I just finished reading a book about serial killers, and they had an entry for CSI. Here it is:
Since it's premiere in the fall of 2000, the CBS TV Series CSI: Crime Scene Investigation has become a bona fide cultural phenomenon. It has not only spawned two hit spin-offs - CSI: Miami and CSI: New York - but has also produced powerful reverberations in the real world of academics and law. Enrollment at Baylor University's forensic science program, for example, has increased tenfold since the show went on the air. Dozens of other colleges have created forensic science majors to meet the growing demands of young CSI-wannabes.
The impact of the show has also become evident in the courtroom - so much so that prosecutors, defense lawyers, and judges now speak of the "CSI effect." Jurors who used to fall asleep when lawyers began talking about scientific evidence now look forward to the testimony of DNA technicians and other forensic specialists. While some legal experts applaud the program for creating a more scientifically informed jury pool, others criticize it for raising unrealistic expectations. After all, not every crime can be proved with hard scientific evidence. And in the real world, even DNA findings can be unreliable, particularly since - unlike Gil Grissom and his glamorous crew - actual human technicians have been known to make errors.

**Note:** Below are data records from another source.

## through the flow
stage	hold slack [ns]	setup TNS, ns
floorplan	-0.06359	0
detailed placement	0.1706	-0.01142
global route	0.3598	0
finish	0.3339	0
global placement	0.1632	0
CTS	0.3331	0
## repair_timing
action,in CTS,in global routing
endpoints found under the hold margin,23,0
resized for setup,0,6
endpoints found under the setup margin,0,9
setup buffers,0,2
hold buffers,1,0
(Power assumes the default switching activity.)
$ cat config.mk
export PLATFORM = sky130hd
export DESIGN_NAME = uart_tx_arbiter_flat
export DESIGN_NICKNAME = d
export VERILOG_FILES = /design/src/rtl/uart_tx_arbiter_if.sv /design/src/rtl/uart_tx_arbiter.sv /design/src/flat_wrapper.sv
export SDC_FILE = /design/constraint.sdc
export NUM_CORES = 1
export LEC_CHECK = 0
export ABC_AREA = 0
export CORE_AREA = 2 2 75 77
export DETAILED_ROUTE_END_ITERATION = 12
export DIE_AREA = 0 0 77 79
export GPL_ROUTABILITY_DRIVEN = 0
export GPL_TIMING_DRIVEN = 1
export PLACE_DENSITY = 0.82
export SYNTH_ARGS = -nofsm -noshare
export SYNTH_HDL_FRONTEND = slang
export SYNTH_SLANG_ARGS = --single-unit
$ cat constraint.sdc
create_clock -name CLK -period 5.4 [get_ports CLK]
set_input_delay 0.81 -clock CLK [delete_from_list [all_inputs] [get_ports CLK]]
set_output_delay 0.81 -clock CLK [all_outputs]
set_load 0.05 [all_outputs]
$ cat src/rtl/uart_tx_arbiter_if.sv
// Handshake bundle between the byte producers, the arbiter and the UART TX module.
// master = arbiter side, slave = producers/UART side.
interface uart_tx_arbiter_if #(
    parameter int NREQ = 4
);
    logic [NREQ-1:0]   Req;
    logic [8*NREQ-1:0] Req_Data;
    logic [NREQ-1:0]   Ack;
    logic              Busy;
    logic              Timeout_Err;
    logic              TX_Done_Sig;
    logic              TX_En_Sig;
    logic [7:0]        TX_Data;

    modport master (
        input  Req,
        input  Req_Data,
        input  TX_Done_Sig,
        output Ack,
        output Busy,
        output Timeout_Err,
        output TX_En_Sig,
        output TX_Data
    );

    modport slave (
        output Req,
        output Req_Data,
        output TX_Done_Sig,
        input  Ack,
        input  Busy,
        input  Timeout_Err,
        input  TX_En_Sig,
        input  TX_Data
    );
endinterface

$ cat src/rtl/uart_tx_arbiter.sv
// Round-robin arbiter sharing one UART transmitter among NREQ byte producers.
// The winner's byte is latched at grant and presented with TX_En_Sig held high
// until TX_Done_Sig; a watchdog aborts a byte whose done never arrives.
// All outputs come straight from flops.
module uart_tx_arbiter #(
    parameter int          NREQ    = 4,
    parameter logic [31:0] TIMEOUT = 32'd100000
) (
    input  logic              CLK,
    input  logic              RSTn,
    uart_tx_arbiter_if.master bus
);
    localparam int GW = (NREQ > 1) ? $clog2(NREQ) : 1;
    // Start "just after" the last requester so requester 0 wins first.
    localparam logic [GW-1:0] LAST_INIT = GW'(NREQ - 1);

    typedef enum logic [1:0] {
        ST_IDLE = 2'd0,
        ST_SEND = 2'd1,
        ST_DONE = 2'd2
    } state_t;

    state_t           state_q, state_d;
    logic [GW-1:0]    grant_q, grant_d;
    logic [GW-1:0]    last_grant_q, last_grant_d;
    logic [7:0]       tx_data_q, tx_data_d;
    logic             tx_en_q, tx_en_d;
    logic [NREQ-1:0]  ack_q, ack_d;
    logic             busy_q, busy_d;
    logic             timeout_err_q, timeout_err_d;
    logic [31:0]      wdog_q, wdog_d;

    logic [7:0]       req_byte [NREQ];
    logic             win_found;
    logic [GW-1:0]    win_idx;
    logic [GW-1:0]    cand;

    // Split the packed data bus into one byte per requester.
    generate
        for (genvar gi = 0; gi < NREQ; gi++) begin : g_unpack
            assign req_byte[gi] = bus.Req_Data[8*gi +: 8];
        end
    endgenerate

    // Round-robin pick: first active request scanning upward from last_grant+1.
    always_comb begin
        win_found = 1'b0;
        win_idx   = '0;
        cand      = '0;
        for (int k = 1; k <= NREQ; k++) begin
            cand = GW'((int'(last_grant_q) + k) % NREQ);
            if (!win_found && bus.Req[cand]) begin
                win_found = 1'b1;
                win_idx   = cand;
            end
        end
    end

    // Next-state and registered-output computation for IDLE -> SEND -> DONE.
    always_comb begin
        state_d       = state_q;
        grant_d       = grant_q;
        last_grant_d  = last_grant_q;
        tx_data_d     = tx_data_q;
        tx_en_d       = tx_en_q;
        ack_d         = '0;
        timeout_err_d = 1'b0;
        wdog_d        = wdog_q;

        case (state_q)
            ST_IDLE: begin
                tx_en_d = 1'b0;
                if (win_found) begin
                    grant_d      = win_idx;
                    last_grant_d = win_idx;
                    tx_data_d    = req_byte[win_idx];
                    tx_en_d      = 1'b1;
                    state_d      = ST_SEND;
                end
            end
            ST_SEND: begin
                tx_en_d = 1'b1;
                wdog_d  = wdog_q + 32'd1;
                // A completion arriving on the last allowed cycle still counts.
                if (bus.TX_Done_Sig) begin
                    tx_en_d        = 1'b0;
                    ack_d[grant_q] = 1'b1;
                    state_d        = ST_DONE;
                end else if (wdog_q == TIMEOUT - 32'd1) begin
                    tx_en_d       = 1'b0;
                    timeout_err_d = 1'b1;
                    state_d       = ST_DONE;
                end
            end
            ST_DONE: begin
                // One cycle with enable low so the UART can rearm.
                tx_en_d = 1'b0;
                wdog_d  = '0;
                state_d = ST_IDLE;
            end
            default: begin
                tx_en_d = 1'b0;
                wdog_d  = '0;
                state_d = ST_IDLE;
            end
        endcase

        busy_d = (state_d != ST_IDLE);
    end

    // State and output registers; reset drops the UART enable immediately.
    always_ff @(posedge CLK or negedge RSTn) begin
        if (!RSTn) begin
            state_q       <= ST_IDLE;
            grant_q       <= '0;
            last_grant_q  <= LAST_INIT;
            tx_data_q     <= 8'h00;
            tx_en_q       <= 1'b0;
            ack_q         <= '0;
            busy_q        <= 1'b0;
            timeout_err_q <= 1'b0;
            wdog_q        <= '0;
        end else begin
            state_q       <= state_d;
            grant_q       <= grant_d;
            last_grant_q  <= last_grant_d;
            tx_data_q     <= tx_data_d;
            tx_en_q       <= tx_en_d;
            ack_q         <= ack_d;
            busy_q        <= busy_d;
            timeout_err_q <= timeout_err_d;
            wdog_q        <= wdog_d;
        end
    end

    assign bus.Ack         = ack_q;
    assign bus.Busy        = busy_q;
    assign bus.Timeout_Err = timeout_err_q;
    assign bus.TX_En_Sig   = tx_en_q;
    assign bus.TX_Data     = tx_data_q;

endmodule

$ cat src/flat_wrapper.sv
// flat-port wrapper written by rule: the top's interface ports become plain ports
module uart_tx_arbiter_flat 
#(
    parameter int          NREQ    = 4,
    parameter logic [31:0] TIMEOUT = 32'd100000
)
  (CLK, RSTn, bus_Req, bus_Req_Data, bus_TX_Done_Sig, bus_Ack, bus_Busy, bus_Timeout_Err, bus_TX_En_Sig, bus_TX_Data);
  uart_tx_arbiter_if #(.NREQ(NREQ)) bus_i ();
  input  logic CLK;
  input  logic RSTn;
  input wire logic [$bits(bus_i.Req)-1:0] bus_Req;
  input wire logic [$bits(bus_i.Req_Data)-1:0] bus_Req_Data;
  input wire logic [$bits(bus_i.TX_Done_Sig)-1:0] bus_TX_Done_Sig;
  output wire logic [$bits(bus_i.Ack)-1:0] bus_Ack;
  output wire logic [$bits(bus_i.Busy)-1:0] bus_Busy;
  output wire logic [$bits(bus_i.Timeout_Err)-1:0] bus_Timeout_Err;
  output wire logic [$bits(bus_i.TX_En_Sig)-1:0] bus_TX_En_Sig;
  output wire logic [$bits(bus_i.TX_Data)-1:0] bus_TX_Data;
  assign bus_i.Req = bus_Req;
  assign bus_i.Req_Data = bus_Req_Data;
  assign bus_i.TX_Done_Sig = bus_TX_Done_Sig;
  assign bus_Ack = bus_i.Ack;
  assign bus_Busy = bus_i.Busy;
  assign bus_Timeout_Err = bus_i.Timeout_Err;
  assign bus_TX_En_Sig = bus_i.TX_En_Sig;
  assign bus_TX_Data = bus_i.TX_Data;
  uart_tx_arbiter #(.NREQ(NREQ), .TIMEOUT(TIMEOUT)) u_core (.CLK(CLK), .RSTn(RSTn), .bus(bus_i));
endmodule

Grissom, the lead character in the original entry in the CSI franchise is played by William Petersen. This seems particularly apt, since Petersen started his film career matching wits with Hannibal Lector in Michael Mann's 1986 Manhunter, the first cinematic version of Thomas Harris's Red Dragon. In CSI, to, Petersen comes up against an assortment of highly creative serial killers: a sex murderer known as the "Blue Paint Killer," whose coed victims are all found with paint stains on their hands; a sadist called the "Strip Strangler", who deliberately plants misleading evidence; a madman who compulsively re-creates his father's murder (which he witnessed as a boy) by shooting victims in the bathtub; a maniac who snares married couples looking for sexual kicks, then kills the husband after forcing him to slit the wife's throat; and others.
Of course, for all its veneer of scientific hypersophistication, CSI is, at heart, a very traditional show. Strip away Gil Grissom's state-of-the-art gadgetry - the gas spectrometers and fiber-optic fluorometers, the electromagnetic dusting kits and ultraviolet flashlights - and you're left with a Las Vegas version of Sherlock Holmes: a solitary eccentric, his head stuffed with esoteric information, who solves crimes through close observation and a remarkable ability to draw clever deductions from the smallest scraps of physical evidence. In the end, the real message of the show seems to be that while technology is providing police with ever more useful tools, what ultimately counts when it comes to tracking down serial killers and other criminals is good old-fashioned detective work.
From: The A-Z Encyclopedia of Serial Killers by Harold Schechter and David Everitt.